*Exercise*.
Restate word for word each line of the data, starting at the one containing "0.673 | 0.264 |" and running through the last.

*Records supplied*.
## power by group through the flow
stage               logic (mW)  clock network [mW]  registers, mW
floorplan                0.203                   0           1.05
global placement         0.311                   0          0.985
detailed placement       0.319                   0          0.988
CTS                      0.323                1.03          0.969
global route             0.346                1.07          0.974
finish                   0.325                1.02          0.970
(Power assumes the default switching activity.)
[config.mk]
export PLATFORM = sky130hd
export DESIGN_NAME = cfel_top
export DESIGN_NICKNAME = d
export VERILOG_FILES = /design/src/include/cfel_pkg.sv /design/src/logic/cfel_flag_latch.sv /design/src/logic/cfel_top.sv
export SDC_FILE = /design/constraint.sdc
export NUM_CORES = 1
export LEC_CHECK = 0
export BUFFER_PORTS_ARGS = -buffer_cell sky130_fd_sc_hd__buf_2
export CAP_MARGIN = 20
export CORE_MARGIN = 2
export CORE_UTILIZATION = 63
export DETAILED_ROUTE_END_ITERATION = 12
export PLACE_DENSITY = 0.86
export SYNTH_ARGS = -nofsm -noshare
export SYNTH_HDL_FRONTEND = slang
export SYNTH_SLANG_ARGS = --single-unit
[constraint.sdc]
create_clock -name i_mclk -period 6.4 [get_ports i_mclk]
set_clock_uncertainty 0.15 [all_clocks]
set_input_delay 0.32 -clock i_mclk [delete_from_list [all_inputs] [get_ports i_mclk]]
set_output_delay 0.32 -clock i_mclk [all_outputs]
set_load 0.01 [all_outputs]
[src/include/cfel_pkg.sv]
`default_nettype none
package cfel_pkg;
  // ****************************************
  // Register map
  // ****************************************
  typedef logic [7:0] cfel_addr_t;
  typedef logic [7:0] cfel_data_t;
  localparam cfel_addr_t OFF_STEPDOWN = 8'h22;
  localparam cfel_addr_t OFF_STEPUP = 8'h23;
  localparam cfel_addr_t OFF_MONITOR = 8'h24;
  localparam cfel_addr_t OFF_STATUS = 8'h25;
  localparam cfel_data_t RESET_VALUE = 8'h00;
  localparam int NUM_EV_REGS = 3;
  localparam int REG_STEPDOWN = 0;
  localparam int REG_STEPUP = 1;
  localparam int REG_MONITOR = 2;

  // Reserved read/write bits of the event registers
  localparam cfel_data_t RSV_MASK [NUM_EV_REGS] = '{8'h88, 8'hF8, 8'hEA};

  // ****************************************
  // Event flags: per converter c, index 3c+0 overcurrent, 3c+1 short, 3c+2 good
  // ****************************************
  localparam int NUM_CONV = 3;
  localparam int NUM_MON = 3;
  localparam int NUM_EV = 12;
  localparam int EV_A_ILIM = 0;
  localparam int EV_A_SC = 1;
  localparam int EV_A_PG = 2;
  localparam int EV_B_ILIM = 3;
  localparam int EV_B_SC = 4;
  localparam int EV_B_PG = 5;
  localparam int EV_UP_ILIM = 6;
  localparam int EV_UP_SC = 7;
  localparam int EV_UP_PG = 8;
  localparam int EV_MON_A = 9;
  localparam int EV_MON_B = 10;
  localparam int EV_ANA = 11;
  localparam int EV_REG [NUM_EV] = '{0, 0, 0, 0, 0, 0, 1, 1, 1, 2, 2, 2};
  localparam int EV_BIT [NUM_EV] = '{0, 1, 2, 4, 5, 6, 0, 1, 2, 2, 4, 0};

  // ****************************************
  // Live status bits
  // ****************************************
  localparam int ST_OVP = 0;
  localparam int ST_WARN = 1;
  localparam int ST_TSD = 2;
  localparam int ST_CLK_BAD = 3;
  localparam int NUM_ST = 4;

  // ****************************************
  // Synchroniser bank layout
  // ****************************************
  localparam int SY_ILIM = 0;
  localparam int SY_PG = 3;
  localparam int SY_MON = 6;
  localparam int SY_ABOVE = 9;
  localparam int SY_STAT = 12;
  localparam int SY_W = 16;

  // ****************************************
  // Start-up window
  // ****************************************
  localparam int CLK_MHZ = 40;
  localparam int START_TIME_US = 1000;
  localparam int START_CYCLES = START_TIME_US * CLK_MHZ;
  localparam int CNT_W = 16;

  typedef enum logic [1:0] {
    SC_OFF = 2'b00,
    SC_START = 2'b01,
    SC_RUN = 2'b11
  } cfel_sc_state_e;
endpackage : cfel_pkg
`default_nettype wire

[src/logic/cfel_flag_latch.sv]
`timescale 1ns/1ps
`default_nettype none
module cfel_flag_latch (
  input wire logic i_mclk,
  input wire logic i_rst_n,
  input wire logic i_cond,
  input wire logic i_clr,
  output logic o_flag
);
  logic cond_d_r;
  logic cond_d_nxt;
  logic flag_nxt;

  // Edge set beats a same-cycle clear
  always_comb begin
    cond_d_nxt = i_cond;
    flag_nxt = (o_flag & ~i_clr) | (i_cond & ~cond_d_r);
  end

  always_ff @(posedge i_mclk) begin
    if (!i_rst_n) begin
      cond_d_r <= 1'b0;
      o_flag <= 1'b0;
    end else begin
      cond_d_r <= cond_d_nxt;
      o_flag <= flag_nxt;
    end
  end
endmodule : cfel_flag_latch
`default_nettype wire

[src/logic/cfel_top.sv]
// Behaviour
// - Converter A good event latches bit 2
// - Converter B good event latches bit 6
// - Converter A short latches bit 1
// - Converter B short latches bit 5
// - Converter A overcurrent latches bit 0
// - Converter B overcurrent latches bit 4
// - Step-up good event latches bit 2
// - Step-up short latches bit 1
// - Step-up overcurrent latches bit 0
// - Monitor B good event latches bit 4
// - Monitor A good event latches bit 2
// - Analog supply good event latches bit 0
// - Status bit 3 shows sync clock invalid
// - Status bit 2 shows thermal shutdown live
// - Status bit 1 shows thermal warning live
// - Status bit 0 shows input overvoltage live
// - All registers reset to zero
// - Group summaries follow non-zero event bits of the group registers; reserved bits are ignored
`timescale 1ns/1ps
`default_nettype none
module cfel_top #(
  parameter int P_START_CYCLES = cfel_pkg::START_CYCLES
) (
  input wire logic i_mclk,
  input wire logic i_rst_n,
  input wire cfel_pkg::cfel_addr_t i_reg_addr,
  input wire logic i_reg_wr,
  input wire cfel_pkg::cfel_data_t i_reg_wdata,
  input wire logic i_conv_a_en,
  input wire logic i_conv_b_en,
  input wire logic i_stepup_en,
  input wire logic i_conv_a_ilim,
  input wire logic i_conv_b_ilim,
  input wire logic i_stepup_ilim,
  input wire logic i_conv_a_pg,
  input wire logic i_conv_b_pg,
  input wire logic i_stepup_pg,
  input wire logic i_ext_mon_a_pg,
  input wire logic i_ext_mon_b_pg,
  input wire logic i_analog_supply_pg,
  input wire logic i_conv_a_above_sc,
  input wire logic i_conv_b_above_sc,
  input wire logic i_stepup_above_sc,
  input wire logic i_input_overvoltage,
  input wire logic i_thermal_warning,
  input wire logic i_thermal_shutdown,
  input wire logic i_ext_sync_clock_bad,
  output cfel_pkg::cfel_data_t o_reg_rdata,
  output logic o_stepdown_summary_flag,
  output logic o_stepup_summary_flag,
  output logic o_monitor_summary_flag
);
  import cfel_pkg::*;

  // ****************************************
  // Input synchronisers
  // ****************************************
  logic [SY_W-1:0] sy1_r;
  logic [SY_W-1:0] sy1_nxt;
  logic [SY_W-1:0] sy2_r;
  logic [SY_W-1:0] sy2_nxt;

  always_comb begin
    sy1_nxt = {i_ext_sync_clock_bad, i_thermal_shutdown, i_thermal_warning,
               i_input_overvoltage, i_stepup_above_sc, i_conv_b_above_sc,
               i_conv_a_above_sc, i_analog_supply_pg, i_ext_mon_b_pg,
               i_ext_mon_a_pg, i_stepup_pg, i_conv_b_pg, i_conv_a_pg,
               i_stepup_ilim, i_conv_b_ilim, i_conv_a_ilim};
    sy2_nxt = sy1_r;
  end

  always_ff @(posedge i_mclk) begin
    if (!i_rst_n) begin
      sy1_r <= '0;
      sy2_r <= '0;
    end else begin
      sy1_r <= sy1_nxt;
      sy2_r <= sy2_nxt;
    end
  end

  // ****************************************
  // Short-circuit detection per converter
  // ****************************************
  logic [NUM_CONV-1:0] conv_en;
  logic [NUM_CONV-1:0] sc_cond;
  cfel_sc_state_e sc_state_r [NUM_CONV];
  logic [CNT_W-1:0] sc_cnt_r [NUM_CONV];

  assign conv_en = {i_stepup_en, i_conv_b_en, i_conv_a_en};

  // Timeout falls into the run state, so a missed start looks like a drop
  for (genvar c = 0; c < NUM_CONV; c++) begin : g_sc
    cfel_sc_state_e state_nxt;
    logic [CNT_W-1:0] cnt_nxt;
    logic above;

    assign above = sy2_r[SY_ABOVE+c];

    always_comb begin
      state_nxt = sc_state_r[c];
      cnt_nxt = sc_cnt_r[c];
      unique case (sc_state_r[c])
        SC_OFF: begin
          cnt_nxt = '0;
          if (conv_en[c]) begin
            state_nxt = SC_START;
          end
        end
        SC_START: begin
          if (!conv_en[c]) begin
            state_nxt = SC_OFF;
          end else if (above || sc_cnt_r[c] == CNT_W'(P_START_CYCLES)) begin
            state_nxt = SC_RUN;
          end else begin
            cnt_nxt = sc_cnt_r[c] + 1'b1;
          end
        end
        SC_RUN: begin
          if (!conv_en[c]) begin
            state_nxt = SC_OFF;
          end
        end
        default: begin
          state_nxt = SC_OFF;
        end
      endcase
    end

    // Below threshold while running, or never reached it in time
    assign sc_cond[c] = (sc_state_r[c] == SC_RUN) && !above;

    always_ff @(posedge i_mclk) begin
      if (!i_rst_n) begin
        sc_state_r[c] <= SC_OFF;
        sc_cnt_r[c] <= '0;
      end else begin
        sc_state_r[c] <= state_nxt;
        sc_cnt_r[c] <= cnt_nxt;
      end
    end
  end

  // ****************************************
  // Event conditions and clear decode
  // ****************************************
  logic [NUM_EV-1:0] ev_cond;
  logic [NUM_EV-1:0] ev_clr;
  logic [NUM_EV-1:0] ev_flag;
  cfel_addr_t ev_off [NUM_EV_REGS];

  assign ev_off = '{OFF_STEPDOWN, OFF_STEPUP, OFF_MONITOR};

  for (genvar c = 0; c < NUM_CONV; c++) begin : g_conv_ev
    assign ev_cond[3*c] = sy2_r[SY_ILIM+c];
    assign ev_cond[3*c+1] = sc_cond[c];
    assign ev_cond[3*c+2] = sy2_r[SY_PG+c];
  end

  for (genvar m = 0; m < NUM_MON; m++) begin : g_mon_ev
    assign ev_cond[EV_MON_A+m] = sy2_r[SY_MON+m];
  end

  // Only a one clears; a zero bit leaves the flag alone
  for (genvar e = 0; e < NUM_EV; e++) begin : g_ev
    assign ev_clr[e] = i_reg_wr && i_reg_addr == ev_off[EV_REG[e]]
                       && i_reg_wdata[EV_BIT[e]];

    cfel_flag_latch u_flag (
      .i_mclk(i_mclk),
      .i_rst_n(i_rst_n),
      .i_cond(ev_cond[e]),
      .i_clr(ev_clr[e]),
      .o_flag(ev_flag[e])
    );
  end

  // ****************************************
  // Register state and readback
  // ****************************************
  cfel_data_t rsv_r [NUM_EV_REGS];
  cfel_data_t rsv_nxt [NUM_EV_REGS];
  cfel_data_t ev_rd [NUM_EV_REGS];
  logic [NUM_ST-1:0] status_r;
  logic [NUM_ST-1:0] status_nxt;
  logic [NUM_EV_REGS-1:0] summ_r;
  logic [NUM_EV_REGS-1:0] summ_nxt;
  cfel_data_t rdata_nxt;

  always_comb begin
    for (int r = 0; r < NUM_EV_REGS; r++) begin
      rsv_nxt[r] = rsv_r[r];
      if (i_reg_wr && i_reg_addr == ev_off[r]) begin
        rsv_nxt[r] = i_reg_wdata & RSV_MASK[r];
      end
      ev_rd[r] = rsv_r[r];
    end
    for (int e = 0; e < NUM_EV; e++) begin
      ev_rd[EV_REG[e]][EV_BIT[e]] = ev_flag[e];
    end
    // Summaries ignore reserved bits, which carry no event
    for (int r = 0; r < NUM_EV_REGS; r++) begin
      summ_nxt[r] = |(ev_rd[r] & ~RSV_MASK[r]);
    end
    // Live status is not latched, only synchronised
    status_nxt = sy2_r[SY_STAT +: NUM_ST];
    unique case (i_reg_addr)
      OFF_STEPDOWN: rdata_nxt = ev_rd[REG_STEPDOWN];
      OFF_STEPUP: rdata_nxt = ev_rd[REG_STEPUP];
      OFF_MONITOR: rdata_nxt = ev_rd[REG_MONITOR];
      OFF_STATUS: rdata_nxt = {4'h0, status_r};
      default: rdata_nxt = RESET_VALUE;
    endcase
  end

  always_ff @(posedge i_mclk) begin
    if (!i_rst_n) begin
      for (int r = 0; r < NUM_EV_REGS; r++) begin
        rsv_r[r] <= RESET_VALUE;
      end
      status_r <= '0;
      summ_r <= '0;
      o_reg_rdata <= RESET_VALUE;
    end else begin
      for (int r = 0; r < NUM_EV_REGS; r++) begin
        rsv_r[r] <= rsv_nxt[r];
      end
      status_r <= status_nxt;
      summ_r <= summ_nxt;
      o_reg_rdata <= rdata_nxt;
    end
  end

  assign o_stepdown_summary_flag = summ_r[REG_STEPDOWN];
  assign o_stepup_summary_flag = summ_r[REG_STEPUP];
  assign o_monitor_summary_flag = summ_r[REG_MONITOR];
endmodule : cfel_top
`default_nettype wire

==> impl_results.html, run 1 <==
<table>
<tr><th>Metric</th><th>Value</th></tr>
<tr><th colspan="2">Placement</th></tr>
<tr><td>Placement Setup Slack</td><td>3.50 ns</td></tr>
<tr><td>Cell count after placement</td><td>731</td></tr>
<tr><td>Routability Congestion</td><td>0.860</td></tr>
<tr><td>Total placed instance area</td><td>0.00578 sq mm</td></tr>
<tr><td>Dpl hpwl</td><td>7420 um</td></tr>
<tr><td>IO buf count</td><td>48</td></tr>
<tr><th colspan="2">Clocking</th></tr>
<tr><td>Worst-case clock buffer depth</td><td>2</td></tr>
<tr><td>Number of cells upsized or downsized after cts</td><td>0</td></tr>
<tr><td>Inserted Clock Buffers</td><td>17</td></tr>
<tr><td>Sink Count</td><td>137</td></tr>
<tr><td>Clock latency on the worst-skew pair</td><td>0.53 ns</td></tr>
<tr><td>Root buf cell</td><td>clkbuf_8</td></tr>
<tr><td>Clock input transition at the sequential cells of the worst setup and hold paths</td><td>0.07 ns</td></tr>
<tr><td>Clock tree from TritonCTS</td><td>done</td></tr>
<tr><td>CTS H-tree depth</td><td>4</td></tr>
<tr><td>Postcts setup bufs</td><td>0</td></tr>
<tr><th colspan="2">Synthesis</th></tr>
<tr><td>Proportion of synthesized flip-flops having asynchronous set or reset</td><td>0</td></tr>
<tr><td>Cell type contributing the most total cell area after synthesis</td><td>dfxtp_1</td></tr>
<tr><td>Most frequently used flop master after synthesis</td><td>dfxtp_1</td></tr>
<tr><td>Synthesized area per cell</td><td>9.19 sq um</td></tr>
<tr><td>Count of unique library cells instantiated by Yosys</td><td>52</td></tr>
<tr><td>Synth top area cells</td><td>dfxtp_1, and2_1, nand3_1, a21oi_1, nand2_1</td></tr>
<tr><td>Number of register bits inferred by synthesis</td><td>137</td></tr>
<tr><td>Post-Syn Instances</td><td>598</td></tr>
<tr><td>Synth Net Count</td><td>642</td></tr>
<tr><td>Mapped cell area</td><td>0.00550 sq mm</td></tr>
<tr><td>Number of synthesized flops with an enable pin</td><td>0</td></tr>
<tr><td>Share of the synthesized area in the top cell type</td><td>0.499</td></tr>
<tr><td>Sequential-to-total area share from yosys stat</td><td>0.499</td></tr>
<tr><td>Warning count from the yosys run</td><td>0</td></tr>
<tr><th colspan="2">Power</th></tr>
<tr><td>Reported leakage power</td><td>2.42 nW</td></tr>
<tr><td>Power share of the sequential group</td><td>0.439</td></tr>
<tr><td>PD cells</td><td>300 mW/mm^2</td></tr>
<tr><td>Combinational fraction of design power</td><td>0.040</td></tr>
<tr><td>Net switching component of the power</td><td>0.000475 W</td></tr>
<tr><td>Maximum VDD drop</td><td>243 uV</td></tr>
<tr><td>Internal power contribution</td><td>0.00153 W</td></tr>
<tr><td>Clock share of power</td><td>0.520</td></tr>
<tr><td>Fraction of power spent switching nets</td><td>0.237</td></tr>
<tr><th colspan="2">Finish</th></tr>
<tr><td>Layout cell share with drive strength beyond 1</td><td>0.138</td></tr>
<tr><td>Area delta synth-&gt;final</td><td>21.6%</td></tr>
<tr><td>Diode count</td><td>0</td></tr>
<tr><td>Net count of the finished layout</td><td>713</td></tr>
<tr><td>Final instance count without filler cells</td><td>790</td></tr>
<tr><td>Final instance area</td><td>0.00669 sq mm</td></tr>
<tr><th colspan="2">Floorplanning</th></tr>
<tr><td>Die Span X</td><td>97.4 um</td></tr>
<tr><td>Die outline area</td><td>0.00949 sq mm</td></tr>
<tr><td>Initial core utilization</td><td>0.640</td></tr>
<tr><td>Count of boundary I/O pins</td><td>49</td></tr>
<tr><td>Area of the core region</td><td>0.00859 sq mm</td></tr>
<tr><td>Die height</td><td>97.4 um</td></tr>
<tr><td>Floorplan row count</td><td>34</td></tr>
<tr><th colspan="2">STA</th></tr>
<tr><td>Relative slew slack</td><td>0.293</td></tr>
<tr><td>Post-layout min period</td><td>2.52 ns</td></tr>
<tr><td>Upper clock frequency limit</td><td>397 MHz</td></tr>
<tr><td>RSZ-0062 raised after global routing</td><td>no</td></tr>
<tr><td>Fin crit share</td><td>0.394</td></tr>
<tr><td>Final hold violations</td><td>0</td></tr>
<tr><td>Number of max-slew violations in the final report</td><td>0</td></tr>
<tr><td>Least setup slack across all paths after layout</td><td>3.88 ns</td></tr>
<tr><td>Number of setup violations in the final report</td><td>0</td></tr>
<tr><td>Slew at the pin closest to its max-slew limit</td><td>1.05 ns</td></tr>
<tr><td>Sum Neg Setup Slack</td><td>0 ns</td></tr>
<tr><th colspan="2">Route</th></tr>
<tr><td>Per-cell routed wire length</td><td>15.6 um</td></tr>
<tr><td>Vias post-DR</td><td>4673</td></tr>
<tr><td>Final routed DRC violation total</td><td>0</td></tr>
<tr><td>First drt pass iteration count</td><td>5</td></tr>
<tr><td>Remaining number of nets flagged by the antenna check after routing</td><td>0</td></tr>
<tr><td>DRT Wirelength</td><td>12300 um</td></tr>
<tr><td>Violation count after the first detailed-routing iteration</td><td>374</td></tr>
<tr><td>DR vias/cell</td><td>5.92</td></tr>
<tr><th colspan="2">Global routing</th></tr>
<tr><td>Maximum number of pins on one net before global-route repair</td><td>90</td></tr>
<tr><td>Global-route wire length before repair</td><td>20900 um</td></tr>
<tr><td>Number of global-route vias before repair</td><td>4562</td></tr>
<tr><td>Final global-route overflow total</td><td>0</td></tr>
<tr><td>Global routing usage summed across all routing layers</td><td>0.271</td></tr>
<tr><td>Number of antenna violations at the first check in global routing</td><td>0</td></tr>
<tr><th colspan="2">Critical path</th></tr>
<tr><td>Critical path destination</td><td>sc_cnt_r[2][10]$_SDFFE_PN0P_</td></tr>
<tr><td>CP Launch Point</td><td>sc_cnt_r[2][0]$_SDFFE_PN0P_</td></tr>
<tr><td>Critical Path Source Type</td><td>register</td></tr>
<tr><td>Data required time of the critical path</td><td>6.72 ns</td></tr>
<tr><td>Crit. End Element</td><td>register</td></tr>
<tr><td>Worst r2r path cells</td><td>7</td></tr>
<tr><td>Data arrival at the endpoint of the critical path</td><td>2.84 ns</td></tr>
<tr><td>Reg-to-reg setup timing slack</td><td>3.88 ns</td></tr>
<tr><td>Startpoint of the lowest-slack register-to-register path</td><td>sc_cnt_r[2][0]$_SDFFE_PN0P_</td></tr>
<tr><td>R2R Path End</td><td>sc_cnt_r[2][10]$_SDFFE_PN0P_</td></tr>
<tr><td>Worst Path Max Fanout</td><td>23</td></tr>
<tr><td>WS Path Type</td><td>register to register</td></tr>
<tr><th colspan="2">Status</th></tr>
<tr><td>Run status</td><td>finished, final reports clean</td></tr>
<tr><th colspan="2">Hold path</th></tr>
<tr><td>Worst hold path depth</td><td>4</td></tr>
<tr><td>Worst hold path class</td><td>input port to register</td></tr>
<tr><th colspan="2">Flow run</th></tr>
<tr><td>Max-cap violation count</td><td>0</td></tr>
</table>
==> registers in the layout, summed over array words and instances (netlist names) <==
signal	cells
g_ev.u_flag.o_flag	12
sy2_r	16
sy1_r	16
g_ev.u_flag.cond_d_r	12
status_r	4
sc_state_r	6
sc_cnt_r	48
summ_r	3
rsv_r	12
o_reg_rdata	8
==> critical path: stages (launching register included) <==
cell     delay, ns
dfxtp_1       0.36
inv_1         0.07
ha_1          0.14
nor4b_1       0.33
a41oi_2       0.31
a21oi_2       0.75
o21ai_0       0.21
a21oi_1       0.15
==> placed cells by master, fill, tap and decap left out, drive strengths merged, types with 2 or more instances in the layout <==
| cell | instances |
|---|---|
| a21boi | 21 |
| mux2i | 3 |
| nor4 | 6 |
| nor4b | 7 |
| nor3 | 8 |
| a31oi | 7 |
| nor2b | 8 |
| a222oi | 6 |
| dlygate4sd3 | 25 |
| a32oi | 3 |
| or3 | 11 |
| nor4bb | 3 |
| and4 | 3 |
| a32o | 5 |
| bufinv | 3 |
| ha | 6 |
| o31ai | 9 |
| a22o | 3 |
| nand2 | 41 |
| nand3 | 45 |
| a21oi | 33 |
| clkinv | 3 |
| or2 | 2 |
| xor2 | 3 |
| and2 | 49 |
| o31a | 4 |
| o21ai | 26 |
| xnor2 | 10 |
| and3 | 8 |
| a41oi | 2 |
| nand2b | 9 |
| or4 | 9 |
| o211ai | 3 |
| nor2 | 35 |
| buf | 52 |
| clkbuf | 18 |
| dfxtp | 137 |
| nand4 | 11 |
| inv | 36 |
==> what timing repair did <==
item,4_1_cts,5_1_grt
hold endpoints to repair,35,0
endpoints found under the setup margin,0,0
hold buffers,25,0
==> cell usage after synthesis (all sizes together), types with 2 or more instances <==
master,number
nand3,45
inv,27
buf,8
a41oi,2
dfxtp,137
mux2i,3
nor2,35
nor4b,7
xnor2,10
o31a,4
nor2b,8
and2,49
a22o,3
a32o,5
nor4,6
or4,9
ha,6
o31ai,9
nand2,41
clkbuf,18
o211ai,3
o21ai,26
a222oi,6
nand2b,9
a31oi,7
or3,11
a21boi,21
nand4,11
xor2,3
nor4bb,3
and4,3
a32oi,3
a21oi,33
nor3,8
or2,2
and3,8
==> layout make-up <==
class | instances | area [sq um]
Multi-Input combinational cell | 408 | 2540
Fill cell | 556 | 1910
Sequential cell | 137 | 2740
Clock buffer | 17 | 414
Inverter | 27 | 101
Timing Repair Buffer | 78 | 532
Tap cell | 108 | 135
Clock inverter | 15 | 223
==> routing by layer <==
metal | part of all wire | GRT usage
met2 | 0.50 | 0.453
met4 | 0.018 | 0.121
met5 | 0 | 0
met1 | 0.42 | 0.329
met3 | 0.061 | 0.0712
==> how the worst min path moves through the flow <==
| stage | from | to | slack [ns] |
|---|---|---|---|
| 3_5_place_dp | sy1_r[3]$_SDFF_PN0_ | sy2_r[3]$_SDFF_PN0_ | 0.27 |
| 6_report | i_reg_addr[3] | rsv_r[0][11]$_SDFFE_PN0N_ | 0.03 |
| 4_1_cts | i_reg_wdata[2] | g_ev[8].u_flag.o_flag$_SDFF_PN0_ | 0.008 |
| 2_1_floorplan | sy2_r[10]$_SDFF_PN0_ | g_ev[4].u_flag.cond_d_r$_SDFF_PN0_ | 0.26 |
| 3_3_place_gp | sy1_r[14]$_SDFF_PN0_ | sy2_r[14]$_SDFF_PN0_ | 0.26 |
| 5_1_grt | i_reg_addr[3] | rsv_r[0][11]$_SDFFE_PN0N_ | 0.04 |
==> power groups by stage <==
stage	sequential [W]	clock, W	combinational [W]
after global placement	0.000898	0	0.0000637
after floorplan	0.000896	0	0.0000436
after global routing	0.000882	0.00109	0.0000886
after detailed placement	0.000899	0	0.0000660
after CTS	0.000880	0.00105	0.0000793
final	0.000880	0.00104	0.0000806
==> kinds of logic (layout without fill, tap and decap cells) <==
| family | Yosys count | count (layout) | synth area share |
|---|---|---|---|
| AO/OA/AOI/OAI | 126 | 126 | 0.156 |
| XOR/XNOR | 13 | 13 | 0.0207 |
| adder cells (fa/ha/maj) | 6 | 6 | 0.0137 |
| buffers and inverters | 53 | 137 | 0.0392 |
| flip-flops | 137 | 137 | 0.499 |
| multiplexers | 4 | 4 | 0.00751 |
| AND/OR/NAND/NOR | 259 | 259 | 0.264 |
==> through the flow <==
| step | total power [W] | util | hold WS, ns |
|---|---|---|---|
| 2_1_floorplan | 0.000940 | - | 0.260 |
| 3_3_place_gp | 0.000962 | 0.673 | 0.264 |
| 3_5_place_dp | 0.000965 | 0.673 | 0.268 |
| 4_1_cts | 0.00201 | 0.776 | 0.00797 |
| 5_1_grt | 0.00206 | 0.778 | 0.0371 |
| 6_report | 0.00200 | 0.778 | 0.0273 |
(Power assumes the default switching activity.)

*Task answer*.
| 3_3_place_gp | 0.000962 | 0.673 | 0.264 |
| 3_5_place_dp | 0.000965 | 0.673 | 0.268 |
| 4_1_cts | 0.00201 | 0.776 | 0.00797 |
| 5_1_grt | 0.00206 | 0.778 | 0.0371 |
| 6_report | 0.00200 | 0.778 | 0.0273 |
(Power assumes the default switching activity.)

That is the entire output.